A panel-agnostic strategy ‘HIPPo’ improves diagnostic efficiency in the UK Genomic Medicine Service
A panel-agnostic strategy ‘HIPPo’ improves diagnostic efficiency in the UK Genomic Medicine Service
Genome sequencing is available as a clinical test in the UK through the Genomic Medicine Service (GMS). The GMS analytical strategy predominantly filters genome data on pre-selected gene panels. Whilst this reduces variants requiring assessment by reporting laboratories, pathogenic variants outside applied panels may be missed, and variants in genes without established disease-gene relationships are largely ignored. This study compares analysis of a research exome to a GMS clinical genome for the same patients.

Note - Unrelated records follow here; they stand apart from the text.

==> src/rtl/imem_loader.sv <==
// imem_loader: switch-entry writer for the processor's instruction memory.
//
// The operator keys each 16-bit instruction in as two bytes on SwByte, low half first, one
// BytePulse per half. Each completed word is written through a WrReq/WrAck handshake to
// auto-incrementing addresses starting at 0. Busy holds the processor off for the session;
// Done stays high once the session ends, until the next Start or reset.
//
// Ports:
//   CLOCK_50   in   system clock, all state changes on posedge
//   ResetN     in   asynchronous active-low reset
//   Start      in   pulse: begin a load session (from IDLE or DONE only)
//   BytePulse  in   pulse: capture SwByte as the next half-word
//   Finish     in   pulse: end the session early (ignored while a write is pending)
//   SwByte     in   byte value from the switches
//   WrAck      in   memory accepted the write; may come with WrReq or any later cycle
//   WrReq      out  write request, registered
//   WrAddr     out  write address
//   WrData     out  write data {hi, lo}
//   Busy       out  session active
//   Done       out  session complete (level)
//   WordCount  out  words written this session, 0..DEPTH
//   State      out  FSM encoding for the display: IDLE=0 LO=1 HI=2 WR=3 DONE=4
//
// Optional feature, macro IMEM_LOADER_CHECKSUM_EN: adds output Checksum, the mod-2**16 sum of
// every word written this session, cleared on reset and on Start.

module imem_loader #(
  parameter int unsigned ADDR_W = 7,
  parameter int unsigned DATA_W = 16,  // must be 2*8
  parameter int unsigned DEPTH  = 128  // must be 2**ADDR_W
) (
  input  logic              CLOCK_50,
  input  logic              ResetN,
  input  logic              Start,
  input  logic              BytePulse,
  input  logic              Finish,
  input  logic [7:0]        SwByte,
  input  logic              WrAck,
  output logic              WrReq,
  output logic [ADDR_W-1:0] WrAddr,
  output logic [DATA_W-1:0] WrData,
  output logic              Busy,
  output logic              Done,
  output logic [ADDR_W:0]   WordCount,
  output logic [3:0]        State
`ifdef IMEM_LOADER_CHECKSUM_EN
  ,
  output logic [15:0]       Checksum
`endif
);

  typedef enum logic [2:0] {
    StIdle = 3'd0,
    StLo   = 3'd1,
    StHi   = 3'd2,
    StWr   = 3'd3,
    StDone = 3'd4
  } state_e;

  localparam logic [ADDR_W-1:0] LastAddr = ADDR_W'(DEPTH - 1);
  localparam logic [ADDR_W:0]   CountMax = (ADDR_W + 1)'(DEPTH);

  state_e              state_q, state_d;
  logic                req_q, req_d;
  logic [ADDR_W-1:0]   addr_q, addr_d;
  logic [DATA_W-1:0]   data_q, data_d;
  logic                busy_q, busy_d;
  logic                done_q, done_d;
  logic [ADDR_W:0]     count_q, count_d;

  always_ff @(posedge CLOCK_50 or negedge ResetN) begin
    if (!ResetN) begin
      state_q <= StIdle;
      req_q   <= 1'b0;
      addr_q  <= '0;
      data_q  <= '0;
      busy_q  <= 1'b0;
      done_q  <= 1'b0;
      count_q <= '0;
    end else begin
      state_q <= state_d;
      req_q   <= req_d;
      addr_q  <= addr_d;
      data_q  <= data_d;
      busy_q  <= busy_d;
      done_q  <= done_d;
      count_q <= count_d;
    end
  end

  always_comb begin
    state_d = state_q;
    req_d   = req_q;
    addr_d  = addr_q;
    data_d  = data_q;
    busy_d  = busy_q;
    done_d  = done_q;
    count_d = count_q;

    unique case (state_q)
      StIdle, StDone: begin
        // Start outranks a coincident BytePulse: the byte is dropped
        if (Start) begin
          addr_d  = '0;
          count_d = '0;
          done_d  = 1'b0;
          busy_d  = 1'b1;
          state_d = StLo;
        end
      end
      StLo: begin
        if (Finish) begin
          busy_d  = 1'b0;
          done_d  = 1'b1;
          state_d = StDone;
        end else if (BytePulse) begin
          data_d[7:0] = SwByte;
          state_d     = StHi;
        end
      end
      StHi: begin
        // Finish here drops the captured low byte without writing it
        if (Finish) begin
          busy_d  = 1'b0;
          done_d  = 1'b1;
          state_d = StDone;
        end else if (BytePulse) begin
          data_d[DATA_W-1 -: 8] = SwByte;
          req_d                 = 1'b1;
          state_d               = StWr;
        end
      end
      StWr: begin
        // Address and data hold until the ack; Finish cannot abort a pending write
        if (WrAck) begin
          req_d = 1'b0;
          if (count_q != CountMax) count_d = count_q + 1'b1;
          if (addr_q == LastAddr) begin
            busy_d  = 1'b0;
            done_d  = 1'b1;
            state_d = StDone;
          end else begin
            addr_d  = addr_q + 1'b1;
            state_d = StLo;
          end
        end
      end
      default: state_d = StIdle;
    endcase
  end

  assign WrReq     = req_q;
  assign WrAddr    = addr_q;
  assign WrData    = data_q;
  assign Busy      = busy_q;
  assign Done      = done_q;
  assign WordCount = count_q;
  assign State     = {1'b0, state_q};

`ifdef IMEM_LOADER_CHECKSUM_EN
  logic [15:0] csum_q;

  always_ff @(posedge CLOCK_50 or negedge ResetN) begin
    if (!ResetN) begin
      csum_q <= '0;
    end else if ((state_q == StIdle || state_q == StDone) && Start) begin
      csum_q <= '0;
    end else if (state_q == StWr && WrAck) begin
      csum_q <= csum_q + 16'(data_q);
    end
  end

  assign Checksum = csum_q;
`endif

endmodule
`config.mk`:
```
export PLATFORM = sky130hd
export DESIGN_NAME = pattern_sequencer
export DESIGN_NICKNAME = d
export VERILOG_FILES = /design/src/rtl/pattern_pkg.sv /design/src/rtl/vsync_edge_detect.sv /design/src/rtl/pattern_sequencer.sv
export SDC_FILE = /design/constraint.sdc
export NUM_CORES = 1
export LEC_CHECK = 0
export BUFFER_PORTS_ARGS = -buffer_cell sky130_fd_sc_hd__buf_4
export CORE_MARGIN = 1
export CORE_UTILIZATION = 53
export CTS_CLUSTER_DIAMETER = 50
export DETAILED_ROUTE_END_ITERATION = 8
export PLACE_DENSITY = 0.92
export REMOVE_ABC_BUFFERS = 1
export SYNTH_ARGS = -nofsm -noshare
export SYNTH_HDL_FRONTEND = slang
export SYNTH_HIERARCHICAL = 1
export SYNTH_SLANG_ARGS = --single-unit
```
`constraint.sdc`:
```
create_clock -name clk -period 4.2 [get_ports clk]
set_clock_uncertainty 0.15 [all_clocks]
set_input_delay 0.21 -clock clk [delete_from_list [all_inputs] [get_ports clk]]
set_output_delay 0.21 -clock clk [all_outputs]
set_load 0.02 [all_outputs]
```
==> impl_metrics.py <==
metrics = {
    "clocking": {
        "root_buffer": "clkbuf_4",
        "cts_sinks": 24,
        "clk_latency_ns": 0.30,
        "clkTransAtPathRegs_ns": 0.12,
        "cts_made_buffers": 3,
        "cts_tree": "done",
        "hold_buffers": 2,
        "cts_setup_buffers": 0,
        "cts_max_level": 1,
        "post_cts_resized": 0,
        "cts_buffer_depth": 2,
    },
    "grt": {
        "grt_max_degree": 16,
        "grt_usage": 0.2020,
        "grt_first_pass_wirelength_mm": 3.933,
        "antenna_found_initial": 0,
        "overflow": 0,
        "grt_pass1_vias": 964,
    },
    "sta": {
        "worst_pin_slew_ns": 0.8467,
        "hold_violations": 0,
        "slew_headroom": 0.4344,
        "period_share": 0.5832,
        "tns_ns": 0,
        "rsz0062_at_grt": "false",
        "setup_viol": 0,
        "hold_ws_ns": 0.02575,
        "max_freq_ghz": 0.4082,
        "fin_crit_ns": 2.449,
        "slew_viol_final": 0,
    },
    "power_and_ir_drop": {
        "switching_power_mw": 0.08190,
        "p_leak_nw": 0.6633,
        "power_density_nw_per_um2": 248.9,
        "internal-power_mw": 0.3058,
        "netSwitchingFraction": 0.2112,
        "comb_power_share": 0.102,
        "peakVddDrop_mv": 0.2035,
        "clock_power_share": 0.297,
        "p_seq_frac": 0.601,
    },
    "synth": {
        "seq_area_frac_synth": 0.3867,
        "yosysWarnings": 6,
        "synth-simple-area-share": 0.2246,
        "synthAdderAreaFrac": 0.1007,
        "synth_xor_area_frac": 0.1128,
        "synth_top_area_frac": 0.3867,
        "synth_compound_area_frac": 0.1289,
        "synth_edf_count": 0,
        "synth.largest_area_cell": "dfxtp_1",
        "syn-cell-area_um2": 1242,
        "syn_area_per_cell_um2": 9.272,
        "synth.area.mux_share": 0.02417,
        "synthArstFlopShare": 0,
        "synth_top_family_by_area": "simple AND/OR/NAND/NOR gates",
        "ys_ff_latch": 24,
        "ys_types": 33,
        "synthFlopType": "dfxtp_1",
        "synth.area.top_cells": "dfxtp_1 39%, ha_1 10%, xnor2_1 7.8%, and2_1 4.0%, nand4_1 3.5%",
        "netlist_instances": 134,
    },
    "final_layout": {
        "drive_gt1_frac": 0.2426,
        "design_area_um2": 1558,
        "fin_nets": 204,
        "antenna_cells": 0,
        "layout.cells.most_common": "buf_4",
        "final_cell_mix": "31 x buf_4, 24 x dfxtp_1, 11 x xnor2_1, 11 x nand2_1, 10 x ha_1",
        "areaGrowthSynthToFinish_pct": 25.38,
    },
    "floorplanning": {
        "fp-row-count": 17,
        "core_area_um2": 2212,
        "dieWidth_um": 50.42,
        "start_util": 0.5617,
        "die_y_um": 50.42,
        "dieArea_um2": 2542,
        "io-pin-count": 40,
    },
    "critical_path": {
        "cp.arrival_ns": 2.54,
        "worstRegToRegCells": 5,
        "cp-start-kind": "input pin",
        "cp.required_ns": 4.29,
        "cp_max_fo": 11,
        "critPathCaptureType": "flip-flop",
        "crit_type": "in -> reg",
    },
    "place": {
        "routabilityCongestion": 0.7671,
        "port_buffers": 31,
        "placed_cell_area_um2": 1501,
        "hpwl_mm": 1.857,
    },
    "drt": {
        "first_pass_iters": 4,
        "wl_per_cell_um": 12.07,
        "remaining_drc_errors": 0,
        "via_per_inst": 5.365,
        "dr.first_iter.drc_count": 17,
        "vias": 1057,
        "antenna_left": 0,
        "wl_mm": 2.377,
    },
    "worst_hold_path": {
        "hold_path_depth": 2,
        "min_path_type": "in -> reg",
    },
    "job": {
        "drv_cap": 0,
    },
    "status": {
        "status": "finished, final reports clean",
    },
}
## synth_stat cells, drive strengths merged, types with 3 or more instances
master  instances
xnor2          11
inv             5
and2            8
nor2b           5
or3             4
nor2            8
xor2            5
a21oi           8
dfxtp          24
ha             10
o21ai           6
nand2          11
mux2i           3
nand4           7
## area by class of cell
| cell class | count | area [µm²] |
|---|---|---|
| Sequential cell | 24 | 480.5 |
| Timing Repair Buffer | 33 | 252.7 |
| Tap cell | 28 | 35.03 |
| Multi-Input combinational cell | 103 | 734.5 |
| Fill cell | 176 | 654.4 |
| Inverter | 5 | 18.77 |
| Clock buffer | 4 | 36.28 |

For the research exome, we applied a panel-agnostic approach filtering for variants with High Pathogenic Potential (HiPPo) using ClinVar, allele frequency, and in silico prediction tools. We then restricted HiPPo variants to Gene Curation Coalition (GenCC) dis-ease genes. These results were compared with the GMS genome panel-based approach. 24 participants from 8 families underwent parallel research exome and GMS genome sequencing. Exome HiPPo analysis identified a similar number of variants as the GMS panel-based approach. GMS genome analysis returned 2 pathogenic variants and 1 de novo variant. Exome HiPPo analysis re-turned the same variants plus an additional pathogenic variant and 3 further de novo variants in novel genes, where case series are underway. When HiPPo was restricted to GenCC disease genes, statistically fewer variants required assessment to identify more pathogenic variants than reported by the GMS, giving a diagnostic rate per variant assessed of 20% for HiPPo versus 3% for the GMS. With UK plans to sequence 5 million genomes, strategies are needed to optimise genome analysis beyond gene panels whilst minimising the burden of variants requiring clinical assessment.
2227-9032
Seaby, Eleanor G.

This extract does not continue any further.